The task:
For the entries that follow, report how many lines include the word "clkMode" and add nothing.

Records from a dataset:
[src/rtl/run_ctrl.sv]
// run_ctrl: run-control FSM and glitch-free gated CPU clock for the mu0 core
module run_ctrl #(
    parameter int SLOW_DIV = 6318000,
    parameter int CNT_W    = 32
) (
    input logic       clk,
    input logic       reset,
    run_ctrl_if.slave bus
);
    localparam int DW = $clog2(SLOW_DIV + 1);
    typedef enum logic [1:0] {IDLE, RUN, HALT} state_t;
    state_t state, state_n;
    logic [DW-1:0] div_cnt, div_n;
    logic [1:0] cause_n;
    logic phase, phase_n, start_seen, since_resume, req, bp_hit, div_end;
    logic en_n, clk_n, clr_cnt, resume;
    always_comb begin
        req = bus.start != start_seen;
        bp_hit = bus.bpEnable && bus.pc == bus.bpAddr && since_resume;
        div_end = div_cnt == DW'(SLOW_DIV - 1);
        div_n = bus.clkMode == 4'd2 && !div_end ? div_cnt + 1'b1 : '0;
        phase_n = bus.clkMode == 4'd1 ? ~phase :
                  bus.clkMode == 4'd2 ? phase ^ div_end :
                  bus.clkMode == 4'd4;
        state_n = state;
        cause_n = bus.haltCause;
        clr_cnt = 1'b0;
        resume = 1'b0;
        case (state)
            IDLE: if (req) begin
                state_n = RUN;
                cause_n = 2'd0;
                clr_cnt = 1'b1;
                resume = 1'b1;
            end
            RUN: if (bus.done) begin
                state_n = HALT;
                cause_n = 2'd1;
            end else if (bp_hit) begin
                state_n = HALT;
                cause_n = 2'd2;
            end else if (req) begin
                state_n = HALT;
                cause_n = 2'd3;
            end
            HALT: if (req) begin
                state_n = RUN;
                cause_n = 2'd0;
                resume = 1'b1;
            end
            default: state_n = IDLE;
        endcase
        en_n = state_n == RUN;
        // both gate terms come from registers, so cpuClk never produces a runt pulse
        clk_n = phase_n & en_n;
    end
    always_ff @(posedge clk) begin
        start_seen <= bus.start;
        if (reset) begin
            state <= IDLE;
            phase <= 1'b0;
            div_cnt <= '0;
            since_resume <= 1'b0;
            bus.enable <= 1'b0;
            bus.cpuClk <= 1'b0;
            bus.cpuRise <= 1'b0;
            bus.cycleCount <= '0;
            bus.haltCause <= 2'd0;
        end else begin
            state <= state_n;
            phase <= phase_n;
            div_cnt <= div_n;
            since_resume <= resume ? 1'b0 : since_resume | bus.cpuRise;
            bus.enable <= en_n;
            bus.cpuClk <= clk_n;
            bus.cpuRise <= clk_n & ~bus.cpuClk;
            bus.cycleCount <= clr_cnt ? '0 : bus.cycleCount + CNT_W'(bus.cpuRise);
            bus.haltCause <= cause_n;
        end
    end
endmodule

Response to this task:
4